Segment Start: Given information

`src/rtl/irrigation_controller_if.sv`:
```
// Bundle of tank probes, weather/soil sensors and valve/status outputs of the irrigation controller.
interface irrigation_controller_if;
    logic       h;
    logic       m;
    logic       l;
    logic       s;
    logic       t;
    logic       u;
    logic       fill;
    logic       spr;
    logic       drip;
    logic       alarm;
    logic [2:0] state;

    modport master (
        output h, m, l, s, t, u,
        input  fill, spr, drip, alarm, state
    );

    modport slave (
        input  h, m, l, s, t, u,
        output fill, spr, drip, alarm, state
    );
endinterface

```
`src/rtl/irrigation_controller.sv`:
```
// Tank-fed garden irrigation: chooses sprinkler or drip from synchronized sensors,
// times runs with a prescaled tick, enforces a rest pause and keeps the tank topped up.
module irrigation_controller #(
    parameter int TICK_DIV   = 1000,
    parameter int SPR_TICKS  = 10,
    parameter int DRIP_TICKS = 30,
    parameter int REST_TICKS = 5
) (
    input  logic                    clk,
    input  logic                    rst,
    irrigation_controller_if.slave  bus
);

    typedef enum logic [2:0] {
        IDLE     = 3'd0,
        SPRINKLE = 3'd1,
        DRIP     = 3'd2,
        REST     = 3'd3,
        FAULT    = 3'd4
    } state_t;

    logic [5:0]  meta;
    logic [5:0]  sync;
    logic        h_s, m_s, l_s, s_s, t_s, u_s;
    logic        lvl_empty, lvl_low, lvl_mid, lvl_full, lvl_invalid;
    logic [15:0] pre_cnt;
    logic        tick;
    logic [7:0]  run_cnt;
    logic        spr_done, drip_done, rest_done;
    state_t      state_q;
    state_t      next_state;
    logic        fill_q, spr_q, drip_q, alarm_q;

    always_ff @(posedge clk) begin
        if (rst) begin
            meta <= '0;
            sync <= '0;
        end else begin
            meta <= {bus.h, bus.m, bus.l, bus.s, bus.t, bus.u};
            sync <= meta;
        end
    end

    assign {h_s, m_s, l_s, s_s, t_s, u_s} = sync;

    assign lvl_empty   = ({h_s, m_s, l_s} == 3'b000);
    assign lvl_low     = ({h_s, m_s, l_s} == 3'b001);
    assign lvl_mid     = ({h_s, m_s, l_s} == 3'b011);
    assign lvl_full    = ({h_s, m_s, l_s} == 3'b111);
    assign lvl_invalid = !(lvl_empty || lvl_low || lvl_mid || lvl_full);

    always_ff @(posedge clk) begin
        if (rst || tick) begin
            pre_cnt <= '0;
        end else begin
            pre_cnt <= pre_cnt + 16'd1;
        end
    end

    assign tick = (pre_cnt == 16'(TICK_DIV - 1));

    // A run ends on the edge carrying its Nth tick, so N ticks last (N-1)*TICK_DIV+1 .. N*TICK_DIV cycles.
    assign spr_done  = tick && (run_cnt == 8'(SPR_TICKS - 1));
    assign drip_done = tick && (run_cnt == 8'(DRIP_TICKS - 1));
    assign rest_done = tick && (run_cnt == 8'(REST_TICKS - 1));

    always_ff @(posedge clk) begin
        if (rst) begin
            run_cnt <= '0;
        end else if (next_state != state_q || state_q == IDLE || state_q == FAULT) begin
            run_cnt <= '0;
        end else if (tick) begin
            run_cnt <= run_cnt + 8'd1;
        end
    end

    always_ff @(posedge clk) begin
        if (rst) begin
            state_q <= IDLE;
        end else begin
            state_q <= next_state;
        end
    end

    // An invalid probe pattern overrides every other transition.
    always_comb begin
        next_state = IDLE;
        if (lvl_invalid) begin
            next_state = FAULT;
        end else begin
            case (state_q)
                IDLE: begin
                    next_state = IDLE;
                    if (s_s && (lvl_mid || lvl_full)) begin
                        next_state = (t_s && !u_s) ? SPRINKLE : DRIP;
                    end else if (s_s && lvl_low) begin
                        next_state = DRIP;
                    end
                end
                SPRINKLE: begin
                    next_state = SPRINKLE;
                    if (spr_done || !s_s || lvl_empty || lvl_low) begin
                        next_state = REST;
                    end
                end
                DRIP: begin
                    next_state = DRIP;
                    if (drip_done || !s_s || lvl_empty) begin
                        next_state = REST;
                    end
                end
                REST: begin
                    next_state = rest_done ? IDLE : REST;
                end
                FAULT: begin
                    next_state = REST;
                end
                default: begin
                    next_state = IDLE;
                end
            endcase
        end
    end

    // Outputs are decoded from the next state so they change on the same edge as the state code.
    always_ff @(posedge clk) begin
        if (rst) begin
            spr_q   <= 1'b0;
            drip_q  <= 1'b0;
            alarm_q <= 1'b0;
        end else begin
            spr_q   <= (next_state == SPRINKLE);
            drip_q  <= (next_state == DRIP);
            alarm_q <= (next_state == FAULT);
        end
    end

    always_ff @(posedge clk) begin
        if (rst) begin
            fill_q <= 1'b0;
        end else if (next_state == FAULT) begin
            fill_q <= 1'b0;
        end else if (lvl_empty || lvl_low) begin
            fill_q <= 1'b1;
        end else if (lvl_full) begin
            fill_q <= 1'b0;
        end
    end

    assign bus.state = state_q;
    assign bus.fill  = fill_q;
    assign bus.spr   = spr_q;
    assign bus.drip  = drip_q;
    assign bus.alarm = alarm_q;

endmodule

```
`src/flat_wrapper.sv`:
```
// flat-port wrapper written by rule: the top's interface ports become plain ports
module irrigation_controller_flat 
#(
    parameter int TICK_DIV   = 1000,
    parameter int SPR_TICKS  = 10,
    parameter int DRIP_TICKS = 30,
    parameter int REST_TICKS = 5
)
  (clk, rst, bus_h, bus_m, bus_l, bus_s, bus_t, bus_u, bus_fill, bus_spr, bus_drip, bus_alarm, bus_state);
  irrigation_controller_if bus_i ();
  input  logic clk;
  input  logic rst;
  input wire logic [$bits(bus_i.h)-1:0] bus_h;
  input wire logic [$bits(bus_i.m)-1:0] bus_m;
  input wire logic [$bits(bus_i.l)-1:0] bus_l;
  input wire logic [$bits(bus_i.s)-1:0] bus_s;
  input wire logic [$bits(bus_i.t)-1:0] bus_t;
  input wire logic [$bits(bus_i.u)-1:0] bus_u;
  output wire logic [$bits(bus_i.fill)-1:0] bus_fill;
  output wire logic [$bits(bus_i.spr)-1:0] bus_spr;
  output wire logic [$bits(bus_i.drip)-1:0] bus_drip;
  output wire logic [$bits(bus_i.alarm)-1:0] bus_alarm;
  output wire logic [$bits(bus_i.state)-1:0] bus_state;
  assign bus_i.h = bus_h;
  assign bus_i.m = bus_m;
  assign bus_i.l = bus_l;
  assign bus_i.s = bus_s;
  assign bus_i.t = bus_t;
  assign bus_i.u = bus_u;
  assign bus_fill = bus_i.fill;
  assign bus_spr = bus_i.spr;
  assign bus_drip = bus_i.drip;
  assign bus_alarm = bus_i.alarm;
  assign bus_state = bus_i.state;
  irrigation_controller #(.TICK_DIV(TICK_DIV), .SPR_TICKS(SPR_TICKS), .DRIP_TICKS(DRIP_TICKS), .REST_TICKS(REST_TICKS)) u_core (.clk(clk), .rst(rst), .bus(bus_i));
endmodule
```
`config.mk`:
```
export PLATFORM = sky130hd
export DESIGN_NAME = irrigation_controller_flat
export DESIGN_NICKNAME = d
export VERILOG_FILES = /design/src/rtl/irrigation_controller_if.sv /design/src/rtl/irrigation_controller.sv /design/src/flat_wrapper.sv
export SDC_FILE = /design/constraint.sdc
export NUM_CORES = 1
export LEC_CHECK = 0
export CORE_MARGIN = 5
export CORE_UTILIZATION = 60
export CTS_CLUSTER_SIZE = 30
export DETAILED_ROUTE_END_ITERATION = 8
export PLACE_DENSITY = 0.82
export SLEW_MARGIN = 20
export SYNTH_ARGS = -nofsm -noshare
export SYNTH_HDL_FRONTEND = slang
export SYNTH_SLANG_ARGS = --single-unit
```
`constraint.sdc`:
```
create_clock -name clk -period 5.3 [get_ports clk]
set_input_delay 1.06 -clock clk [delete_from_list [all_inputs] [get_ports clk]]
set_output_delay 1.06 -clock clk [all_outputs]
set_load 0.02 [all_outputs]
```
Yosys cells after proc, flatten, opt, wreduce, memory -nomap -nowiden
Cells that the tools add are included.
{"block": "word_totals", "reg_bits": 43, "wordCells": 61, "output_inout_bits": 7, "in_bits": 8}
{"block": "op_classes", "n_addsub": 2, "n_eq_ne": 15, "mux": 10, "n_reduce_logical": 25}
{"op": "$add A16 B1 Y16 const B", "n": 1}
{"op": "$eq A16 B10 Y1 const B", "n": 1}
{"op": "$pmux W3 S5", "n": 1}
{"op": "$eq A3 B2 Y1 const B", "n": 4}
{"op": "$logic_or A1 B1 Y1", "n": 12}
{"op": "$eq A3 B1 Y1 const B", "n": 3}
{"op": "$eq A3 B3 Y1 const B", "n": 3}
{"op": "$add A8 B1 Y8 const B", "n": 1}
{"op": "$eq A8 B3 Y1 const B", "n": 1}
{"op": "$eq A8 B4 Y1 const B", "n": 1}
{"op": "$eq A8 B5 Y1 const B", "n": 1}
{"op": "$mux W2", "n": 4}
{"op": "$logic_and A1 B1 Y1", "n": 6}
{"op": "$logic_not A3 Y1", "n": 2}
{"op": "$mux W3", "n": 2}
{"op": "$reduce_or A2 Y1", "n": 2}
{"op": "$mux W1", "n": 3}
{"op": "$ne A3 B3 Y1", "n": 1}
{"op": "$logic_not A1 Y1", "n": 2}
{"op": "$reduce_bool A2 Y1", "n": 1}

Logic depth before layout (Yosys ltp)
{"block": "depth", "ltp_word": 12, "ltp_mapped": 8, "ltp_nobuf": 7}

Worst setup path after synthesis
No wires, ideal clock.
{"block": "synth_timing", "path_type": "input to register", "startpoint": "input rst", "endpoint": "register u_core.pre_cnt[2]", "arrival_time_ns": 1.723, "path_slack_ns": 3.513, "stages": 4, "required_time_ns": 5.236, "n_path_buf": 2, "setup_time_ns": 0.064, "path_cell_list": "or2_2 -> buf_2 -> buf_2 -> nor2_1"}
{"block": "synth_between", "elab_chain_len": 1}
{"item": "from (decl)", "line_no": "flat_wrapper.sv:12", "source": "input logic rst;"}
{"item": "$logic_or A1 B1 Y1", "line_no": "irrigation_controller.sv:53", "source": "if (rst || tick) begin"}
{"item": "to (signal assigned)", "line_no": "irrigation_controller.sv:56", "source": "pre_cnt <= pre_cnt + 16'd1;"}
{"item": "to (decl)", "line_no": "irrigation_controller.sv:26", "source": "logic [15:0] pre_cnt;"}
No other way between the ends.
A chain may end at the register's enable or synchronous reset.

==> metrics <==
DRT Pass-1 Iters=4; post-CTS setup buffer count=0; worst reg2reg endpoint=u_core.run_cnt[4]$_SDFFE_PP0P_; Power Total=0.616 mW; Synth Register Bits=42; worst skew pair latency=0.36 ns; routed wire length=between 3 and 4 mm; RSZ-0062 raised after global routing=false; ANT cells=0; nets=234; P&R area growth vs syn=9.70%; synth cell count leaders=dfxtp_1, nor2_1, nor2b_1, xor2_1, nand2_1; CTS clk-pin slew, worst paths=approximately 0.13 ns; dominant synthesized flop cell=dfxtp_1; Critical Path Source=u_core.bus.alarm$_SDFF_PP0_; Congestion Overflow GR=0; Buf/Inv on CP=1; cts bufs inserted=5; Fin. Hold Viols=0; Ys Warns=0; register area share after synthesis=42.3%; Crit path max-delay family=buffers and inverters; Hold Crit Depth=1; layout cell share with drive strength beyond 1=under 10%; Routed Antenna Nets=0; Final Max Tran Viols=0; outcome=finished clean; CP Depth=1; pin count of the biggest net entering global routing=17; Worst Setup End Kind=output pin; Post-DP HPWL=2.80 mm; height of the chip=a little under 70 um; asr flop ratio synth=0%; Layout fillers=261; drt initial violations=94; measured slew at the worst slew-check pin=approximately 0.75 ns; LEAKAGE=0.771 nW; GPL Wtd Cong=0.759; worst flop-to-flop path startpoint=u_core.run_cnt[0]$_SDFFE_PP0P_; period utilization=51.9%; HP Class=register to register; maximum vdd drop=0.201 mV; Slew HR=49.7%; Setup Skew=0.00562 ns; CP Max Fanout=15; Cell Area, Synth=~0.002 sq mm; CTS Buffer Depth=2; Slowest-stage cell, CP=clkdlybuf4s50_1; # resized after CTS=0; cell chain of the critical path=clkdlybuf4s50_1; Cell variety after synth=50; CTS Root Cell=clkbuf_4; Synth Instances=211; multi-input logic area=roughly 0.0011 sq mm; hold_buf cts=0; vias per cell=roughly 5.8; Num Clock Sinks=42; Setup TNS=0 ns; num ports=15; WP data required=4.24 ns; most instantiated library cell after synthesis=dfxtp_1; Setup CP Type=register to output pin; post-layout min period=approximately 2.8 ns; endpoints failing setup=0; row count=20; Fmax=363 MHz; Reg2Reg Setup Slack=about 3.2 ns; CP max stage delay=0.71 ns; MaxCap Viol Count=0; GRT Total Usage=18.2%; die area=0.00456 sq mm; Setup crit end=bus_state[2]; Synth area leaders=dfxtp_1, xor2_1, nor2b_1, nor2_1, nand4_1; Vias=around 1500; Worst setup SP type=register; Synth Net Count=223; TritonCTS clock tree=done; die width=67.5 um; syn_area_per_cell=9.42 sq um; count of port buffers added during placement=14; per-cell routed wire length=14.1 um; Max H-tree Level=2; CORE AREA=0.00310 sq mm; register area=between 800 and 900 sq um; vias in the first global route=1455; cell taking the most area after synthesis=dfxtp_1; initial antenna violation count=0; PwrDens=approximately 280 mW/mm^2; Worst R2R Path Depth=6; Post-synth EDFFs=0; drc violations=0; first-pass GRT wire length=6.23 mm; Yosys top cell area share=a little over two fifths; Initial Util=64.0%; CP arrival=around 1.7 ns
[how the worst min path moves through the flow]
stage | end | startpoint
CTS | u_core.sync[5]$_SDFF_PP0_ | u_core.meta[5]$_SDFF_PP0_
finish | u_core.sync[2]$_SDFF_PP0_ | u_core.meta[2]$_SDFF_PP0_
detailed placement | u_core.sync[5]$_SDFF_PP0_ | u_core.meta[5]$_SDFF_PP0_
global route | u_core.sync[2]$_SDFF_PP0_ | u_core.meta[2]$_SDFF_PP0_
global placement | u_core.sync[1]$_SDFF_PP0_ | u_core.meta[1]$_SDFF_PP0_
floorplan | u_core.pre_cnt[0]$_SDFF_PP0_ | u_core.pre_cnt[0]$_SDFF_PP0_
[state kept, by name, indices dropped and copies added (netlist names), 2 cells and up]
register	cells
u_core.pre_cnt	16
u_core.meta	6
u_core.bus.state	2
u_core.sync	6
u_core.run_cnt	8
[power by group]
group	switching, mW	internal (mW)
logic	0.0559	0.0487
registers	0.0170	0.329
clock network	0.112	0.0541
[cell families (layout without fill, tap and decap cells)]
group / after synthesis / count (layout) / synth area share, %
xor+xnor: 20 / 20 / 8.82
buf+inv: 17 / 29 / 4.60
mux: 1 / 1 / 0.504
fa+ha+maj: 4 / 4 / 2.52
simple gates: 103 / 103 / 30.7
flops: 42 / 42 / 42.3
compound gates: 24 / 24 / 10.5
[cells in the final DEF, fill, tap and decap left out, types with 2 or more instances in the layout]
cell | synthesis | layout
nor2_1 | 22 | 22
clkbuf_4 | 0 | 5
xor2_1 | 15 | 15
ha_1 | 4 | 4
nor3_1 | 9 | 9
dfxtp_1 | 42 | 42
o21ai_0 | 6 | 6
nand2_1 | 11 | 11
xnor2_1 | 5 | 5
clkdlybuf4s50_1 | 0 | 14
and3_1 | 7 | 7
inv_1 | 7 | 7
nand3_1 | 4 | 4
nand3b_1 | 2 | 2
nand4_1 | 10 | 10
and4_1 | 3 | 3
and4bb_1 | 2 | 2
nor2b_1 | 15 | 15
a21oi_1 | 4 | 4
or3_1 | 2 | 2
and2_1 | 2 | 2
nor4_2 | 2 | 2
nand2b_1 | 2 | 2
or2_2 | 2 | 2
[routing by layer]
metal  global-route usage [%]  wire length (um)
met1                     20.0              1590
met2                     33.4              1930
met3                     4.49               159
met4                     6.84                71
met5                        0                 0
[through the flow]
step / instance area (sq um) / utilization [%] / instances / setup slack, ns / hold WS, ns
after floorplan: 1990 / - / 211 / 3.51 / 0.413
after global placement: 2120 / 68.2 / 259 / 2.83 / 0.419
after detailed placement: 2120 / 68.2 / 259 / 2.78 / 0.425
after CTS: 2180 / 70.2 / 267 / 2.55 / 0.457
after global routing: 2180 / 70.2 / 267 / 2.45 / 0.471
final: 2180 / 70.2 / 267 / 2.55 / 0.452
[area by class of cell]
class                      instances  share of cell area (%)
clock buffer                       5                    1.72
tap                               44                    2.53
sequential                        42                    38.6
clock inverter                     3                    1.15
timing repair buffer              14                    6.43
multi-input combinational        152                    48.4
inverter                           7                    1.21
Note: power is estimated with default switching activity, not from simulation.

Segment End: Given information

Directions — If a line above holds the word "switching", copy it.

Your solution —
group	switching, mW	internal (mW)
Note: power is estimated with default switching activity, not from simulation.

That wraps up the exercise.